I am trying to plot RPI, CPI and CPIH on one chart with a HoverTool showing the value of each when you pan over a given area of the chart.
I initially tried adding each line separately using line() which kind of worked:
However, the HoverTool only works correctly when you scroll over the individual lines.
I have tried using multi_line() like:
combined_inflation_metrics = 'combined_inflation_metrics.csv'
df_combined_inflation_metrics = pd.read_csv(combined_inflation_metrics)
combined_source = ColumnDataSource(df_combined_inflation_metrics)
l.multi_line(xs=['Date','Date','Date'],ys=['RPI', 'CPI', 'CPIH'], source=combined_source)
#l.multi_line(xs=[['Date'],['Date'],['Date']],ys=[['RPI'], ['CPI'], ['CPIH']], source=combined_source)
show(l)
However, this is throwing the following:
RuntimeError:
Supplying a user-defined data source AND iterable values to glyph methods is
not possibe. Either:
Pass all data directly as literals:
p.circe(x=a_list, y=an_array, ...)
Or, put all data in a ColumnDataSource and pass column names:
source = ColumnDataSource(data=dict(x=a_list, y=an_array))
p.circe(x='x', y='y', source=source, ...)
But I am not too sure why this is?
Update:
I figured out a workaround by adding all of the values in each of the data sources. It works, but doesn't feel most efficient and would still like to know how to do this properly.
Edit - Code request:
from bokeh.plotting import figure, output_file, show
from bokeh.models import NumeralTickFormatter, DatetimeTickFormatter, ColumnDataSource, HoverTool, CrosshairTool, SaveTool, PanTool
import pandas as pd
import os
os.chdir(r'path')
#output_file('Inflation.html', title='Inflation')
RPI = 'RPI.csv'
CPI = 'CPI.csv'
CPIH = 'CPIH.csv'
df_RPI = pd.read_csv(RPI)
df_CPI = pd.read_csv(CPI)
df_CPIH = pd.read_csv(CPIH)
def to_date_time(data_frame, data_series):
data_frame[data_series] = data_frame[data_series].astype('datetime64[ns]')

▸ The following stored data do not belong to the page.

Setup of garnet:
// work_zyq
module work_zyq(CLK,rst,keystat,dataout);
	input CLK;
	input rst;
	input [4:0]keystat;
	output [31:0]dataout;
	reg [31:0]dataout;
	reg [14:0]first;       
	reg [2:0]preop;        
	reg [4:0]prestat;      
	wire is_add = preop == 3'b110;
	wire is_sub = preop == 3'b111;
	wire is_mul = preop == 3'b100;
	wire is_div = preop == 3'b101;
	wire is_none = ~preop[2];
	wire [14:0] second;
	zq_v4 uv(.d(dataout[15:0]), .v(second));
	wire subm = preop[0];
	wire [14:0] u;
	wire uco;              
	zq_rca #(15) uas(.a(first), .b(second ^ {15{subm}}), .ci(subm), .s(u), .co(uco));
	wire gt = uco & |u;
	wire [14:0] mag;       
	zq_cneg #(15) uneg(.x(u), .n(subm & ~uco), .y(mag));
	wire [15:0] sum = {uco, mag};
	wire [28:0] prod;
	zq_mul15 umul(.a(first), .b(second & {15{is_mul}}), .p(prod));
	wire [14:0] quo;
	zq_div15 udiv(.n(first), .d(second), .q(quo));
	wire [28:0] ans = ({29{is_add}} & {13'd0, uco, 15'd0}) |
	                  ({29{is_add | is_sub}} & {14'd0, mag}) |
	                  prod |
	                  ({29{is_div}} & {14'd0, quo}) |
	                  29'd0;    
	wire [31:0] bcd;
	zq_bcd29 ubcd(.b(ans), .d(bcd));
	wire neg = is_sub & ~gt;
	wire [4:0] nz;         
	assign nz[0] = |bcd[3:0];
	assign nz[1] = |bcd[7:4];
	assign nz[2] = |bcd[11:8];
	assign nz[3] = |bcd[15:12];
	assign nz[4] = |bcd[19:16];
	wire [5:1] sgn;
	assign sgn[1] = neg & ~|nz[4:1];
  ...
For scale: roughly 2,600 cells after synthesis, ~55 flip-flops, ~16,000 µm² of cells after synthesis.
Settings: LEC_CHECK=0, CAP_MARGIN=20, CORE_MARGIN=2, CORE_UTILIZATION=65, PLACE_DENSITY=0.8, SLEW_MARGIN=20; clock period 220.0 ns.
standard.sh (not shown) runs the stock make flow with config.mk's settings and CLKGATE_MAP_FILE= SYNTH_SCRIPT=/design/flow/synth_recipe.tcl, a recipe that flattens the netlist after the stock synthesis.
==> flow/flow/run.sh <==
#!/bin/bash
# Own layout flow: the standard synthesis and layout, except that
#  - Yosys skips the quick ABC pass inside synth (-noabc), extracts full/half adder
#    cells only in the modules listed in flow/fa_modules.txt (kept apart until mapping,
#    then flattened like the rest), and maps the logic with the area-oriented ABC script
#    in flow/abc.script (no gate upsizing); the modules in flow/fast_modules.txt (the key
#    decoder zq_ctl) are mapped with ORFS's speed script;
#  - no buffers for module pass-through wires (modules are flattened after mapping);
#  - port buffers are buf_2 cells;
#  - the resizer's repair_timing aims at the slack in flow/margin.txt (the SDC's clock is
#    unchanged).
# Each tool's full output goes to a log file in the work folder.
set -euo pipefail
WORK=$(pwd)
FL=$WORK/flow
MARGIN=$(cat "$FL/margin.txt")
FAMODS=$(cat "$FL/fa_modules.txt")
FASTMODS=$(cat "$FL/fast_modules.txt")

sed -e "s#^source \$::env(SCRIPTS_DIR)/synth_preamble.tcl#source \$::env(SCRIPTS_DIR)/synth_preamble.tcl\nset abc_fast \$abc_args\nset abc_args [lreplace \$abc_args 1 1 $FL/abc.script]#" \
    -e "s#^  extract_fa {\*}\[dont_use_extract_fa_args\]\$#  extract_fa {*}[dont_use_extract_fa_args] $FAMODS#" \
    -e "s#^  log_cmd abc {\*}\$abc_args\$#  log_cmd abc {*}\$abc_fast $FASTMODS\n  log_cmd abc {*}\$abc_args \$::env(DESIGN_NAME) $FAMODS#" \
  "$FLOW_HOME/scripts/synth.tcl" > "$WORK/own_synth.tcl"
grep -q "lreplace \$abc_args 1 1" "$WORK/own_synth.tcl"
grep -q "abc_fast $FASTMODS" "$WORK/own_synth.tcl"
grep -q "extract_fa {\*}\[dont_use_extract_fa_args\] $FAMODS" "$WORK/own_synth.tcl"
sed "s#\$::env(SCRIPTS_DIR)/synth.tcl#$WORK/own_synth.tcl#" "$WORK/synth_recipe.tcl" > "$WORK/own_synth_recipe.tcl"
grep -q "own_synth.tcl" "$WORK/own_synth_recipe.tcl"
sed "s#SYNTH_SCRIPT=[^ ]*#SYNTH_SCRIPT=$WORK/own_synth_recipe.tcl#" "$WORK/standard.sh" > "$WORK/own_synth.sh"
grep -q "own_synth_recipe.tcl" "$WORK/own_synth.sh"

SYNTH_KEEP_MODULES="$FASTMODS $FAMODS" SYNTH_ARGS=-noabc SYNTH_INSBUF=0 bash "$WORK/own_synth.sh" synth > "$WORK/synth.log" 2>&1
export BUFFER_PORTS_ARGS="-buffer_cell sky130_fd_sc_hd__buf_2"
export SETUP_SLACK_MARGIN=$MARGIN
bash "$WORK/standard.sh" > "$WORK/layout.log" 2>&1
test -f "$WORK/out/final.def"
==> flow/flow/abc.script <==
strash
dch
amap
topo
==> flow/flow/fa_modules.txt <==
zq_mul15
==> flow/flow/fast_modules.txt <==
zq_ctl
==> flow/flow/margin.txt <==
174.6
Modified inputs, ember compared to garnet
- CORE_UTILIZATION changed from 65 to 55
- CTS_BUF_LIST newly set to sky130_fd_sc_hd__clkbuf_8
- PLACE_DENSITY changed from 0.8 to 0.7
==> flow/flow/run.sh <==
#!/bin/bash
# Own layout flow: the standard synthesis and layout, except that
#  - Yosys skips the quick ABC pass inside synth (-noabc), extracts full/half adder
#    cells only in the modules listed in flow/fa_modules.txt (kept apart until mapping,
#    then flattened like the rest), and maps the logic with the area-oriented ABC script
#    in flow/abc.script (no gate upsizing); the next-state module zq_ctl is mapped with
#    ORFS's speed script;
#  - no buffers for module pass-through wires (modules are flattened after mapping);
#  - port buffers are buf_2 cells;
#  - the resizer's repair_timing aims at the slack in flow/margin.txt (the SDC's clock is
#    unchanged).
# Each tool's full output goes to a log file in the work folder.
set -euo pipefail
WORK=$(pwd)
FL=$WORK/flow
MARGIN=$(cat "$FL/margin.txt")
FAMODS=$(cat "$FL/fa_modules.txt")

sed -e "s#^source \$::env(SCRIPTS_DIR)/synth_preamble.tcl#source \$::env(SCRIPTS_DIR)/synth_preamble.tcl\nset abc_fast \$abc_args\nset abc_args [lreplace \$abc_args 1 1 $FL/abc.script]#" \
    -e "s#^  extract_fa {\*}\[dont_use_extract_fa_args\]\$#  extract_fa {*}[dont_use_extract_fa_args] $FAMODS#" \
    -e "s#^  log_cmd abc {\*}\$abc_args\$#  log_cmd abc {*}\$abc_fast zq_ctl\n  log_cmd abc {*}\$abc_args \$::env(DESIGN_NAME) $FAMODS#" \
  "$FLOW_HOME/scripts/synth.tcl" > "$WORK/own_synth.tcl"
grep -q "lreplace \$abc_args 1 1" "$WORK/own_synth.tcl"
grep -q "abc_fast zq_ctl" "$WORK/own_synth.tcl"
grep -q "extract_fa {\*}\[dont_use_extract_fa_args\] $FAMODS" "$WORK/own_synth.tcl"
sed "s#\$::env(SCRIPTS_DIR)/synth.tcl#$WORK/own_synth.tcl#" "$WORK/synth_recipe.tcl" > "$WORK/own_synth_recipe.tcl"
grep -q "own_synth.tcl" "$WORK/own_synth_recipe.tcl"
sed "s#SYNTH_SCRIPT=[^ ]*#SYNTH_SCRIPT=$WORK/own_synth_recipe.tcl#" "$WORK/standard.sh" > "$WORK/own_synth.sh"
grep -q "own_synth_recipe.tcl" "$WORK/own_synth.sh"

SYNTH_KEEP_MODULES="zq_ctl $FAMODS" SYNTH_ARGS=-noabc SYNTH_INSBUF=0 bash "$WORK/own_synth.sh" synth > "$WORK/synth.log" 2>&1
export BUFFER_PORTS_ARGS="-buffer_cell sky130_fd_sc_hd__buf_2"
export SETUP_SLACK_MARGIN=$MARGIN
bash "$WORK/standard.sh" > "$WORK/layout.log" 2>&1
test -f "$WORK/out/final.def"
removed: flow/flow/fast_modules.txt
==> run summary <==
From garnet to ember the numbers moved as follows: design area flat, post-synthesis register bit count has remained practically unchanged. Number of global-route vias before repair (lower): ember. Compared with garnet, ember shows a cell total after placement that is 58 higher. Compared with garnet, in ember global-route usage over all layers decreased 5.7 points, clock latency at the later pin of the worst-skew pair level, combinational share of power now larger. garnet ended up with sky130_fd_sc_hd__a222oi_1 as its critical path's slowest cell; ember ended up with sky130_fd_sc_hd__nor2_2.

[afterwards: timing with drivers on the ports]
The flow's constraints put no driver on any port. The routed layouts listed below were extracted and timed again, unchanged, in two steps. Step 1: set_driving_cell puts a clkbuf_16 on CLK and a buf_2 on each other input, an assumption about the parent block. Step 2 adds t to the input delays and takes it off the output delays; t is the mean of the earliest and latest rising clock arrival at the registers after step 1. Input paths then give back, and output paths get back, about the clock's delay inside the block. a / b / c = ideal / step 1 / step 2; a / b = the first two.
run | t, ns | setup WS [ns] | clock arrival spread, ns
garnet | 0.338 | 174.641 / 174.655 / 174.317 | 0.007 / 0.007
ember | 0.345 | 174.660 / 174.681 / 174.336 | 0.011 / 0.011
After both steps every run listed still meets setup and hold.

to_date_time(df_RPI, 'Date')
to_date_time(df_CPI, 'Date')
to_date_time(df_CPIH, 'Date')
RPI_source = ColumnDataSource(df_RPI)
CPI_source = ColumnDataSource(df_CPI)
CPIH_source = ColumnDataSource(df_CPIH)
l = figure(title="Historic Inflaiton Metrics", logo=None)
l.plot_width = 1200
l.xaxis[0].formatter=DatetimeTickFormatter(
days=["%d %B %Y"],
months=["%d %B %Y"],
years=["%d %B %Y"],
)
glyph_1 = l.line('Date','RPI',source=RPI_source, legend='TYPE', color='red')
glyph_2 = l.line('Date','CPI',source=CPI_source, legend='TYPE', color='blue')
glyph_3 = l.line('Date','CPIH',source=CPIH_source, legend='TYPE', color='gold')
hover = HoverTool(renderers=[glyph_1],
tooltips=[ ("Date","#Date{%F}"),
("RPI","#RPI"),
("CPI","#CPI"),
("CPIH","#CPIH")],
formatters={"Date": "datetime"},
mode='vline'
)
l.tools = [SaveTool(), PanTool(), hover, CrosshairTool()]
show(l)
The hover tool looks up the data to show in the ColumnDataSource. Because you created a new ColumnDataSource for each line and restricted the hover tool to line1 it can only lookup data in the data source there.
The general solution is to only create one ColumnDataSource and reuse that in each line:
df_RPI = pd.read_csv(RPI)
df_CPI = pd.read_csv(CPI)
df_CPIH = pd.read_csv(CPIH)
df = df_RPI.merge(dfd_CPI, on="date")
df = df.merge(df_CPIH, on="date")
source = ColumnDataSource(df)
l = figure(title="Historic Inflation Metrics", logo=None)
glyph_1 = l.line('Date','RPI',source=source, legend='RPI', color='red')
l.line('Date','CPI',source=source, legend='CPI', color='blue')
l.line('Date','CPIH',source=source, legend='CPIH', color='gold')
hover = HoverTool(renderers=[glyph_1],
tooltips=[ ("Date","#Date{%F}"),
("RPI","#RPI"),
("CPI","#CPI"),
("CPIH","#CPIH")],
formatters={"Date": "datetime"},
mode='vline'
)
show(l)
This is of course only possible if you all your dataframes can be merged into one, i.e. the measurement timepoints are the same. If they are not besides resampling/interpolating I do not know a good method to do what you want.